Problem requirements: Copy nothing but the lines below running from the line containing "every other transition." through the line containing "ST_REQUEST: begin", both end lines included.

Supplied entries:

BEGIN

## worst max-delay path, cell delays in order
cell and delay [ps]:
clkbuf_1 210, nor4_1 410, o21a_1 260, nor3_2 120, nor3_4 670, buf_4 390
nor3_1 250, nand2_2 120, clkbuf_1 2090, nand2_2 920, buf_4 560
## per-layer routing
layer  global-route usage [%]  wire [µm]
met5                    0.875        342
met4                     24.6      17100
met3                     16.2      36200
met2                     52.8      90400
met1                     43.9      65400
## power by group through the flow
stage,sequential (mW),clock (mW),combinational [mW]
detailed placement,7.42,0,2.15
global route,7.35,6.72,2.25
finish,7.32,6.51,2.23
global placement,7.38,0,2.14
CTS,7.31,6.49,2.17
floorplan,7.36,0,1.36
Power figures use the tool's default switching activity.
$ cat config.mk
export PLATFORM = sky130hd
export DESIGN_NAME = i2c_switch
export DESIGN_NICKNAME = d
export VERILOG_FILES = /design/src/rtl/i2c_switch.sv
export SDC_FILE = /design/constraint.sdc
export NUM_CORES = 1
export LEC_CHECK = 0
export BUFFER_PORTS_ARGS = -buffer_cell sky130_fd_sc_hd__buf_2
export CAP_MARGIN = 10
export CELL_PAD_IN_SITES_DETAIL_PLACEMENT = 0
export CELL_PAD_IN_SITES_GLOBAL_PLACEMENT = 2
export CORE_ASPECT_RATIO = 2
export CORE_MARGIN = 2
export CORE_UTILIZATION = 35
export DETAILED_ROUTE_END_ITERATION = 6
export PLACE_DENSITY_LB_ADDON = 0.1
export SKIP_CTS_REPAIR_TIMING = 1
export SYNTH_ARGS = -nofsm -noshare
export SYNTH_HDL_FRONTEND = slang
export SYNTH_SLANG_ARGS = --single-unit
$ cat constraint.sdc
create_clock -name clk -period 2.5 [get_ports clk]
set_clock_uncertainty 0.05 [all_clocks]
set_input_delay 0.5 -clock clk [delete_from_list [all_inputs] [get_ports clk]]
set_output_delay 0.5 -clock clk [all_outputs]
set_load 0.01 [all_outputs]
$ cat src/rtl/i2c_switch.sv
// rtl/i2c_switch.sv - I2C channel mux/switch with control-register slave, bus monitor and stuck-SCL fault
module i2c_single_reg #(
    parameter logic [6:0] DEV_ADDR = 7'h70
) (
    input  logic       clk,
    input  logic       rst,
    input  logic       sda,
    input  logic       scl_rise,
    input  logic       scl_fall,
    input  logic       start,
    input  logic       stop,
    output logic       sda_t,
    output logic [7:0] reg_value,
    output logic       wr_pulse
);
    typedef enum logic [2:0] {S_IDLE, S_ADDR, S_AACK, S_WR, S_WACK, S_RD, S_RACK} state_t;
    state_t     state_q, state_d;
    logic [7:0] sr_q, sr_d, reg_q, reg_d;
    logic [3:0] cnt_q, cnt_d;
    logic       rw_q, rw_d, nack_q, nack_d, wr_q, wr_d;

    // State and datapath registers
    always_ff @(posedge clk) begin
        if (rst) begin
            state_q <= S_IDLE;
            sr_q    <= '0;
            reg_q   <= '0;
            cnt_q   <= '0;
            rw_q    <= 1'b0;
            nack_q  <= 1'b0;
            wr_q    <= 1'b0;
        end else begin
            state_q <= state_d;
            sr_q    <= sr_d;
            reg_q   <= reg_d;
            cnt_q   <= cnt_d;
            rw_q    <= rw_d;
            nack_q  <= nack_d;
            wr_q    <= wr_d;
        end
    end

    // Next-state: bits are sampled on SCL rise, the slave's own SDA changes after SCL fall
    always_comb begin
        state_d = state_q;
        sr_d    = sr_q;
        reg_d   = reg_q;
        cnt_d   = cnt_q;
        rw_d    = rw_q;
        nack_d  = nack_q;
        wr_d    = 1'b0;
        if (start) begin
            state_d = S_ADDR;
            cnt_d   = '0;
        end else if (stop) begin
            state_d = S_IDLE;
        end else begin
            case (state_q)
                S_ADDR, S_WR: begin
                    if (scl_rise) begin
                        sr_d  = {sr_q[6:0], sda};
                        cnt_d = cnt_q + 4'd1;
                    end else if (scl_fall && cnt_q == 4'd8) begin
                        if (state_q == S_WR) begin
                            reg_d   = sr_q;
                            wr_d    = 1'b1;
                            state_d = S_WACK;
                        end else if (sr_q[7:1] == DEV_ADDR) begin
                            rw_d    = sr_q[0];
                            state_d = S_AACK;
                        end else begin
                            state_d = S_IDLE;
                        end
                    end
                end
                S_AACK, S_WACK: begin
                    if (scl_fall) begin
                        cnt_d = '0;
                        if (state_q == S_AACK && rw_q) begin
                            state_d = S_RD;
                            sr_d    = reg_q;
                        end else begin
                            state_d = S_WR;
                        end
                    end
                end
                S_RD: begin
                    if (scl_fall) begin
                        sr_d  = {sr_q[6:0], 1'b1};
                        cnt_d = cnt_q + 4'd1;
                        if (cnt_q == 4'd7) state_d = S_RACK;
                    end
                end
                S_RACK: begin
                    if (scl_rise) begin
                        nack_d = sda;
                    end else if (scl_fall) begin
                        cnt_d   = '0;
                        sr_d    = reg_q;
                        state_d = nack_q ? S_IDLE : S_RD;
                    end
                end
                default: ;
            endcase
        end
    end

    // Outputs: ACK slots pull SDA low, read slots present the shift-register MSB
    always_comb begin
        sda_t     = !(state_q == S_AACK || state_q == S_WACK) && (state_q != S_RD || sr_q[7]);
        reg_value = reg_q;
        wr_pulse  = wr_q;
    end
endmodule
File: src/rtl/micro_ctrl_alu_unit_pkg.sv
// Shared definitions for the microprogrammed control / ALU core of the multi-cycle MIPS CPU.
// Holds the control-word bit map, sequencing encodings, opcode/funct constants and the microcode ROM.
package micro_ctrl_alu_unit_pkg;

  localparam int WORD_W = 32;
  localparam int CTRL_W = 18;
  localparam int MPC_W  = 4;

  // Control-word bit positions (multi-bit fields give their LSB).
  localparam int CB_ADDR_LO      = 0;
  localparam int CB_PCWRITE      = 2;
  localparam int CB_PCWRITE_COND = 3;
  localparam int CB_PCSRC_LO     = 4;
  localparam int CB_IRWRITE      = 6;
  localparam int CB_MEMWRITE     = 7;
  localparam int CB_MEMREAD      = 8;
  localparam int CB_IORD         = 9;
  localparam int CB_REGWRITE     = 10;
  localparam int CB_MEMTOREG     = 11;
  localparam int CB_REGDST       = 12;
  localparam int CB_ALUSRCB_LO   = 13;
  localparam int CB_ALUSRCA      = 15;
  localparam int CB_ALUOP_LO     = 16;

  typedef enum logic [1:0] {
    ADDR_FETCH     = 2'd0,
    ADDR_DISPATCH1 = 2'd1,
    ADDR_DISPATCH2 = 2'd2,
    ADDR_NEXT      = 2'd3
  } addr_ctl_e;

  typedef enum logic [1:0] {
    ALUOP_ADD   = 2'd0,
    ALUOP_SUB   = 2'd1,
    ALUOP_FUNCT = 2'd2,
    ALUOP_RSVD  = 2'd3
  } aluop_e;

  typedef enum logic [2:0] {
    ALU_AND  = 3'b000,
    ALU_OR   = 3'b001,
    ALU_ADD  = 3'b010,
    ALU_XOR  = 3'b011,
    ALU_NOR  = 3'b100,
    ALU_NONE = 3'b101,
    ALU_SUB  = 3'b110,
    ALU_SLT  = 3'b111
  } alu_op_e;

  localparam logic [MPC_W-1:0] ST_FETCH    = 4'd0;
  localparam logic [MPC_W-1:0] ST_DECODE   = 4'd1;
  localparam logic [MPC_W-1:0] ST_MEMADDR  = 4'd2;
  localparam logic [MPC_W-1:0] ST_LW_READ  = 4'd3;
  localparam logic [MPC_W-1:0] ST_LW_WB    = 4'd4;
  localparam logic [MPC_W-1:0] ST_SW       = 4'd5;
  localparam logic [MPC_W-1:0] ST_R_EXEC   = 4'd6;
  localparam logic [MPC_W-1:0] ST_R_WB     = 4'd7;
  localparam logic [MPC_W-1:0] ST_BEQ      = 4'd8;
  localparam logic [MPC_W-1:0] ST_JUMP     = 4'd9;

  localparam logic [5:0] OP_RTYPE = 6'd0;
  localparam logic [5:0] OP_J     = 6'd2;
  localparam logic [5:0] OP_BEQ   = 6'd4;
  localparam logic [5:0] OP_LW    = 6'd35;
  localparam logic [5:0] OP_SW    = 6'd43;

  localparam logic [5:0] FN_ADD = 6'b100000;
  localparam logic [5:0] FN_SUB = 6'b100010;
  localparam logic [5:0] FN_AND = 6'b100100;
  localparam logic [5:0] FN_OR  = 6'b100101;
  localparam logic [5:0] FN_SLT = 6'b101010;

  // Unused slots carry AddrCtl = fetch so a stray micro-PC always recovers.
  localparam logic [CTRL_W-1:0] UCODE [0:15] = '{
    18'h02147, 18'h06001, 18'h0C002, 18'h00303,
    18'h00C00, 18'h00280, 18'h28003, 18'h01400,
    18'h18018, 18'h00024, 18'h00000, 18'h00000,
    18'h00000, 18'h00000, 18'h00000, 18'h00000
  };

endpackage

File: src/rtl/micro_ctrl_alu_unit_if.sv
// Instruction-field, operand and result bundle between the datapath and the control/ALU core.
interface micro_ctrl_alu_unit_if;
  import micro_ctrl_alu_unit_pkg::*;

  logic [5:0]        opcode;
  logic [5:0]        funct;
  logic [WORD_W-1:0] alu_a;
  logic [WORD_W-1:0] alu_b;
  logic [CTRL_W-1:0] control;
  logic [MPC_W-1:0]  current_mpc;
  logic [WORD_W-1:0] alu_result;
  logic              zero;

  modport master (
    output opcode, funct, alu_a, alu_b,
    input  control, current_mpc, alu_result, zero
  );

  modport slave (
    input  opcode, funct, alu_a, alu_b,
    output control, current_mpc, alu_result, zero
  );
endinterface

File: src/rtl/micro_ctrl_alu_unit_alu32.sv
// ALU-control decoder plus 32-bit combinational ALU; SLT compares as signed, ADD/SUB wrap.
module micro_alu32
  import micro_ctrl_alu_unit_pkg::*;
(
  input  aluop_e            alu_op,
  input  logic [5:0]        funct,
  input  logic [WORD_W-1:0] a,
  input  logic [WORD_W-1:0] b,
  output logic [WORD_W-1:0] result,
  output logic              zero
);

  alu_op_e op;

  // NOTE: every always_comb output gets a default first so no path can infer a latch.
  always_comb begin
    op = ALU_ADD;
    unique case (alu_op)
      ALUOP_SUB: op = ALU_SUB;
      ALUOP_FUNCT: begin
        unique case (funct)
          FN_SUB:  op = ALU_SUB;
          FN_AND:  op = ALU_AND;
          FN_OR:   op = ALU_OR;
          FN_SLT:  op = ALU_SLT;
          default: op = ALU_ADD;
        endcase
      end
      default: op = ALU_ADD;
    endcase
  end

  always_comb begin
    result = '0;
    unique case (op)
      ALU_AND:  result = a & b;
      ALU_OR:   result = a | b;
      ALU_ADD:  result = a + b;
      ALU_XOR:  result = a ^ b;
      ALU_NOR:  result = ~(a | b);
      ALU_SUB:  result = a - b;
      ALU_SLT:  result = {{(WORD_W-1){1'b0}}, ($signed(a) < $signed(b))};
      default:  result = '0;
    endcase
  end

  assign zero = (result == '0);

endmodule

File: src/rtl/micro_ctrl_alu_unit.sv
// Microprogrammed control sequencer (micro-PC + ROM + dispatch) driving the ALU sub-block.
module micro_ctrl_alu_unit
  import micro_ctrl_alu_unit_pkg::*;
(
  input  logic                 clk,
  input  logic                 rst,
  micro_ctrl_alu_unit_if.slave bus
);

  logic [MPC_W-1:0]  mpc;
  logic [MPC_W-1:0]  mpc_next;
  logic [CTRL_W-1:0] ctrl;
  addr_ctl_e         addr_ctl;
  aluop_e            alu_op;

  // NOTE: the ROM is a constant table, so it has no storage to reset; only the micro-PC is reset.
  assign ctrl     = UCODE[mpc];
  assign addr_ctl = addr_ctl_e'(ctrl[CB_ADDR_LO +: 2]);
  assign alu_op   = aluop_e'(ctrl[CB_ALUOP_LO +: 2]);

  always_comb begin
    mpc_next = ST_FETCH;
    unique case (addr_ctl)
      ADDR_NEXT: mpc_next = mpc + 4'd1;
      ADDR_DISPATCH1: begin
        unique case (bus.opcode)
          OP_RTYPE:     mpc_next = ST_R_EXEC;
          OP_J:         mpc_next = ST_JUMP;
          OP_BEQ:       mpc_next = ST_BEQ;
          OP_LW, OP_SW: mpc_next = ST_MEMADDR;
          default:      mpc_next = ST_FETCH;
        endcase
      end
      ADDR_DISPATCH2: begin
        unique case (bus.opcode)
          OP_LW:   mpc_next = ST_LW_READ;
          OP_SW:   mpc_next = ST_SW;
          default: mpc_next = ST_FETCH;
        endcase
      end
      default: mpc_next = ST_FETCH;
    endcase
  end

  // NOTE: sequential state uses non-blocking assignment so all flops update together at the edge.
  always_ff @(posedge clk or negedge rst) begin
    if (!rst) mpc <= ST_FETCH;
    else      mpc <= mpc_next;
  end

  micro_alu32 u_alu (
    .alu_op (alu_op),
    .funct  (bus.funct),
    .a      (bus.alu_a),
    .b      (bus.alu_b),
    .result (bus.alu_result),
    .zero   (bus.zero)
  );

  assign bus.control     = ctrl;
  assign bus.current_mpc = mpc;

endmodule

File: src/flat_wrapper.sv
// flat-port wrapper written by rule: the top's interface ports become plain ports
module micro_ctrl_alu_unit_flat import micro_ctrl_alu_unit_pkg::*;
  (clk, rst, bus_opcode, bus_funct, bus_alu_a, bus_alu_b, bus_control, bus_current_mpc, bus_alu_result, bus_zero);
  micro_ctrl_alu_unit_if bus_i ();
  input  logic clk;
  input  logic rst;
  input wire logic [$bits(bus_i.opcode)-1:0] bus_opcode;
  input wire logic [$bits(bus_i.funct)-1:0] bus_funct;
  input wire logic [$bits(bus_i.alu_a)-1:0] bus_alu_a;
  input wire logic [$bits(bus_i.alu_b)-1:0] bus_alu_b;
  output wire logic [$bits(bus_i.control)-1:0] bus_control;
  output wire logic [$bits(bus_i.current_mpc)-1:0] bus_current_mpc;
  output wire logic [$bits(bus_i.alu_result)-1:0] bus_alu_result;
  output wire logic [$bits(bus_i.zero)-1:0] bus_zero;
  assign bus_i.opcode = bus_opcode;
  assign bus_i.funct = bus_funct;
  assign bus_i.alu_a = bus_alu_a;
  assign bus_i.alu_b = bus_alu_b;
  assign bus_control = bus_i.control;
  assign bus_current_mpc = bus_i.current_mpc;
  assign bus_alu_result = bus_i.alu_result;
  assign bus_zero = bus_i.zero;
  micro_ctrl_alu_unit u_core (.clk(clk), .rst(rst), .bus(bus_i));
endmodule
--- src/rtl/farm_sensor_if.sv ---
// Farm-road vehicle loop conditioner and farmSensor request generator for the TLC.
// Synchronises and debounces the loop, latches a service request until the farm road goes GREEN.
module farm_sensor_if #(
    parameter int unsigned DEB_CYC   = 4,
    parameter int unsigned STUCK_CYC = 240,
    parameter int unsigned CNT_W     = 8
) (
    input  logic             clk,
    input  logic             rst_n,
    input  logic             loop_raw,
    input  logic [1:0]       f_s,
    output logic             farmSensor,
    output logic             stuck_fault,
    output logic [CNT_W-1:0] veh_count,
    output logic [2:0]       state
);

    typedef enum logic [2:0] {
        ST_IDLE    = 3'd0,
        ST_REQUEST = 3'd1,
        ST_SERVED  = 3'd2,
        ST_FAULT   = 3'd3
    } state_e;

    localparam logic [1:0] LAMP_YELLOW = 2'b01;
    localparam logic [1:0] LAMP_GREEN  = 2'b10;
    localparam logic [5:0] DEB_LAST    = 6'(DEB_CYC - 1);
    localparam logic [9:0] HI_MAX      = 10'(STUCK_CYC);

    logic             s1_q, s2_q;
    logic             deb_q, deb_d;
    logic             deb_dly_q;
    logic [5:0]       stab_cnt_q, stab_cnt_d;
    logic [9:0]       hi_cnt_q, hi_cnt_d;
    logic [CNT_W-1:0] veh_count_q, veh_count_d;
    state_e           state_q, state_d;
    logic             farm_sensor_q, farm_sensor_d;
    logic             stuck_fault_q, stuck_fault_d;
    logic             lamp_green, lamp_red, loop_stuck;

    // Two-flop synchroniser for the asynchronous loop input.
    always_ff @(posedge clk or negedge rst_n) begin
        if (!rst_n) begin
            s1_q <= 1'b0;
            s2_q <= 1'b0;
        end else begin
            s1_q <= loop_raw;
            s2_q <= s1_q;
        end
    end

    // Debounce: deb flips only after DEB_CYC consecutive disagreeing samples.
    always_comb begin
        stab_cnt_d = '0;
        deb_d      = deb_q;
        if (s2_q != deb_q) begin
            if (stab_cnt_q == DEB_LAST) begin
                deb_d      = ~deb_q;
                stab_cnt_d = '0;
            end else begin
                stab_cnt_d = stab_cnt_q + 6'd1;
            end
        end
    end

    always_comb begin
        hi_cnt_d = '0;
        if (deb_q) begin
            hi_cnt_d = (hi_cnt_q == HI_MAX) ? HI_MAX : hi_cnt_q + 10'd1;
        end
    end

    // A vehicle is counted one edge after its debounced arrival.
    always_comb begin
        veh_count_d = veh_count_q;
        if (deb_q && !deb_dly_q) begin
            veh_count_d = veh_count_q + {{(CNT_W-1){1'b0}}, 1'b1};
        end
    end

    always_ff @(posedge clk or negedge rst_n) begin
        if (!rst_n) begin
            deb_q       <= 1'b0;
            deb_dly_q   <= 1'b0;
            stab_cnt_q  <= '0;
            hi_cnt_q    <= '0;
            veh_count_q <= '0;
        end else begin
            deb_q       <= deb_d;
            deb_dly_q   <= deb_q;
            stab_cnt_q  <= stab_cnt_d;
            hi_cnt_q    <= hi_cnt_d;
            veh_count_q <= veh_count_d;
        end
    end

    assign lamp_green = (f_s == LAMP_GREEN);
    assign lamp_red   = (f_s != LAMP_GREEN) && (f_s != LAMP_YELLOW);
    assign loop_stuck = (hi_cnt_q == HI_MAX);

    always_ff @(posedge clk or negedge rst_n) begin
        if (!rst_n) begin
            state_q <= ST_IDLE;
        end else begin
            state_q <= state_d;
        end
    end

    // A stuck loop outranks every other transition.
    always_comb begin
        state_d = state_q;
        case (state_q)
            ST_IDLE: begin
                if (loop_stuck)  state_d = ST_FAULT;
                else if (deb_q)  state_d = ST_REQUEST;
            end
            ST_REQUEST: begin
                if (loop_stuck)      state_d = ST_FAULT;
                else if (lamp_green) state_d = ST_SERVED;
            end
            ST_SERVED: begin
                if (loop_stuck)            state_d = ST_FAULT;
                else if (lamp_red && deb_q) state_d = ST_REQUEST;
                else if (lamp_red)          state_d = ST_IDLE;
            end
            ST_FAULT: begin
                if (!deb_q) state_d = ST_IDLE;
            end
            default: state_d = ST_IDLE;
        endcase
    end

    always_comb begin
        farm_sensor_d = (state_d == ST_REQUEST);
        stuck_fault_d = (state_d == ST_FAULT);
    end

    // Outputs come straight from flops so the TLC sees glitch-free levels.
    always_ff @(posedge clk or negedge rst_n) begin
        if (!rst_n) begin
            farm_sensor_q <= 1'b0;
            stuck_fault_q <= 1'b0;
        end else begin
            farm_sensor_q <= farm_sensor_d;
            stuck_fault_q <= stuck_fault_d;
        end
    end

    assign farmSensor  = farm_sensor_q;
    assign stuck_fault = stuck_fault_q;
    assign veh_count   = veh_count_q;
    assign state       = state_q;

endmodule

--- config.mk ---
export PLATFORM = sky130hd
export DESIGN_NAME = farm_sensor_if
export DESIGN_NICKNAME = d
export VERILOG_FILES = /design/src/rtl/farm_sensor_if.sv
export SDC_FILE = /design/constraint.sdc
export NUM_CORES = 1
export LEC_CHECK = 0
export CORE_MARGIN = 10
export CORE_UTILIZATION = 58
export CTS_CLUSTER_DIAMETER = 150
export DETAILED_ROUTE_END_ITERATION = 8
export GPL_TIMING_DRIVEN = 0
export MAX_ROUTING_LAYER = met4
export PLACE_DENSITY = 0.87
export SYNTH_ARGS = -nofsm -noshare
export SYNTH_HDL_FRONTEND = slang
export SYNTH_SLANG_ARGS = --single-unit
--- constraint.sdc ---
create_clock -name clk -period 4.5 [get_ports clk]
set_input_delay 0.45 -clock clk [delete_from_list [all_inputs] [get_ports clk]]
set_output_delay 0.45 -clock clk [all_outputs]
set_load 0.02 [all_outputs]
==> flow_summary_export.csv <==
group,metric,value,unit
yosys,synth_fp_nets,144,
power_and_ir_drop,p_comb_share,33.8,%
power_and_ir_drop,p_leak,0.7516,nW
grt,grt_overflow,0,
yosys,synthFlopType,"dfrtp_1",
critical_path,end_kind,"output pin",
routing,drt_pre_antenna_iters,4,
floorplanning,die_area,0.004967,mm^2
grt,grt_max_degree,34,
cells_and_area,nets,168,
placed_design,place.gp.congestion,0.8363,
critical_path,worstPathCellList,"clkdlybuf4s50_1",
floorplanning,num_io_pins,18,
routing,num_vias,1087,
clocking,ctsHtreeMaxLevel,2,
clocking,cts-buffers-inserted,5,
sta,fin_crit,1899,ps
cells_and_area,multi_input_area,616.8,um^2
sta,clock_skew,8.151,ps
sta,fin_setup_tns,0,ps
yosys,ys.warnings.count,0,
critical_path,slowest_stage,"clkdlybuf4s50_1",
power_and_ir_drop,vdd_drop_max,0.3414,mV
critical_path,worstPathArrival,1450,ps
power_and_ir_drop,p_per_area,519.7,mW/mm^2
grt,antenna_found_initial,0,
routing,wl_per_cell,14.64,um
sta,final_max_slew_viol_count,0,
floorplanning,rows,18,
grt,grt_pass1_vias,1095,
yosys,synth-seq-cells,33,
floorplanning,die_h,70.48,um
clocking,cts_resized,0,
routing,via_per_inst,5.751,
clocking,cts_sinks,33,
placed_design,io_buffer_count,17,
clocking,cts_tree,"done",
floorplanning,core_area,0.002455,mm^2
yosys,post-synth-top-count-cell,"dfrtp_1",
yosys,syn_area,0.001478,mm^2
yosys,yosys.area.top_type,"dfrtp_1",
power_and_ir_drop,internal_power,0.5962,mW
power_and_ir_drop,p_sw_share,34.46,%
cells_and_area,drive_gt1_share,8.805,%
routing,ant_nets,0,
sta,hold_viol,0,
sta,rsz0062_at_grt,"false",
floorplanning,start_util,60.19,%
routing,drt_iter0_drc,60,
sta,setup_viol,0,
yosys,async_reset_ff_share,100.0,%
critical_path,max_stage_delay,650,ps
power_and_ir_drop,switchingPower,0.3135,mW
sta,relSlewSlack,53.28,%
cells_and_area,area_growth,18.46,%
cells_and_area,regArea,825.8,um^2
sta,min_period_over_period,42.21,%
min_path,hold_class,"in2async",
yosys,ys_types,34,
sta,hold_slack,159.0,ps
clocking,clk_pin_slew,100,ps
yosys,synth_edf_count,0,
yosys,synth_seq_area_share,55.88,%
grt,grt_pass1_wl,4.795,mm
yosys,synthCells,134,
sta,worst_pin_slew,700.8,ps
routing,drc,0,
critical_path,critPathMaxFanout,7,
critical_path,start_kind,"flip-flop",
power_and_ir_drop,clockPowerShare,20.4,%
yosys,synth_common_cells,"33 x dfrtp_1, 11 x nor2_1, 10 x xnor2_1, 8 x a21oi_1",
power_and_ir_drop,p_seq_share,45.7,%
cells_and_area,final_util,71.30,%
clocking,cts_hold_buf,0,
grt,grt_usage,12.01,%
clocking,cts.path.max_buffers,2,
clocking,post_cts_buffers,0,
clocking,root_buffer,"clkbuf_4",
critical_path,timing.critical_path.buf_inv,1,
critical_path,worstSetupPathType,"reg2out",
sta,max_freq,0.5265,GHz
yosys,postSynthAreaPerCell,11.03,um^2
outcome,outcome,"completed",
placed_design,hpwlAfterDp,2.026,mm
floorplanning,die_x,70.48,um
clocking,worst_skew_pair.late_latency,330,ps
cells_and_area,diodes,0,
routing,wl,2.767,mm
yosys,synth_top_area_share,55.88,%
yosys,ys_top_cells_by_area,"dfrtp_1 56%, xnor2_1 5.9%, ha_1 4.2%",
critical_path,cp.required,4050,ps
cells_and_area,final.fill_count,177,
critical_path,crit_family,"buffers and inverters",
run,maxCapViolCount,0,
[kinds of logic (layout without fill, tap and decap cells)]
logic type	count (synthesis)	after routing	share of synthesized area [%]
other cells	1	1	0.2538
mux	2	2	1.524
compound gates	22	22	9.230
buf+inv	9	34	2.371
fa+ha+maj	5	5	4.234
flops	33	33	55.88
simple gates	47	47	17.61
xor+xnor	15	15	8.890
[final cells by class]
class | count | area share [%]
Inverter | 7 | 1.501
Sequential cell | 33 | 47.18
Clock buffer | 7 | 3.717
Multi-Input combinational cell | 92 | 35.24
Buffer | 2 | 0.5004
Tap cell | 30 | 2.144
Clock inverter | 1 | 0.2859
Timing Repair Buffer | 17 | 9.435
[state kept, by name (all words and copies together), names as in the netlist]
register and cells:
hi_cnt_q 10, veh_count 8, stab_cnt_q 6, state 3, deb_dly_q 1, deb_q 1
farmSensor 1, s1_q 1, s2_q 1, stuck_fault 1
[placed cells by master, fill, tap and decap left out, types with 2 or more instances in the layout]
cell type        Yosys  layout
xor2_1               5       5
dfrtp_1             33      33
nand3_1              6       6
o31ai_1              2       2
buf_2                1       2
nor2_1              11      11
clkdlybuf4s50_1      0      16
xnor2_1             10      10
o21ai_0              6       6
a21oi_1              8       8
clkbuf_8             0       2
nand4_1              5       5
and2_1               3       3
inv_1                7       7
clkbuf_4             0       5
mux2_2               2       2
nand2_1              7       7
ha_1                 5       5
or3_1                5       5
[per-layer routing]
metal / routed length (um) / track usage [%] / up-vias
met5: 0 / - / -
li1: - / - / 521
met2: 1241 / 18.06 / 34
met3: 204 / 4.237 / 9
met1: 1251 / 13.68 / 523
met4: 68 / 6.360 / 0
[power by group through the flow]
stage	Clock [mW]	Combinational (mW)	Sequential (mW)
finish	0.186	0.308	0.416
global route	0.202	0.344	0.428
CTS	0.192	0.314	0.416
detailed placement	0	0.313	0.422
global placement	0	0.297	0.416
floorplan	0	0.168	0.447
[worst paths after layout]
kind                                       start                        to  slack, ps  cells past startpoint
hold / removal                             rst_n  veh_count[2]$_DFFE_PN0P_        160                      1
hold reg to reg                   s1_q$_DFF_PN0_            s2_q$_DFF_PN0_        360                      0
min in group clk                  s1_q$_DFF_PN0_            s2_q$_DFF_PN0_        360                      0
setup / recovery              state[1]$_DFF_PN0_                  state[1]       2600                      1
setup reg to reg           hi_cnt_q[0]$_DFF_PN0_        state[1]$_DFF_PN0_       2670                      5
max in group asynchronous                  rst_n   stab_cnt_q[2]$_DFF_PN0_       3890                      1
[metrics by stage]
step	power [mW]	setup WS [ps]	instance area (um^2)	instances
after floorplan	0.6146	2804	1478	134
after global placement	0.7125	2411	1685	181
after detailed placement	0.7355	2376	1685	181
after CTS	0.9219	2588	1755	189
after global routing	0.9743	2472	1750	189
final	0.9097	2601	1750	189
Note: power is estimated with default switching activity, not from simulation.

END

Response below:
    // A stuck loop outranks every other transition.
    always_comb begin
        state_d = state_q;
        case (state_q)
            ST_IDLE: begin
                if (loop_stuck)  state_d = ST_FAULT;
                else if (deb_q)  state_d = ST_REQUEST;
            end
            ST_REQUEST: begin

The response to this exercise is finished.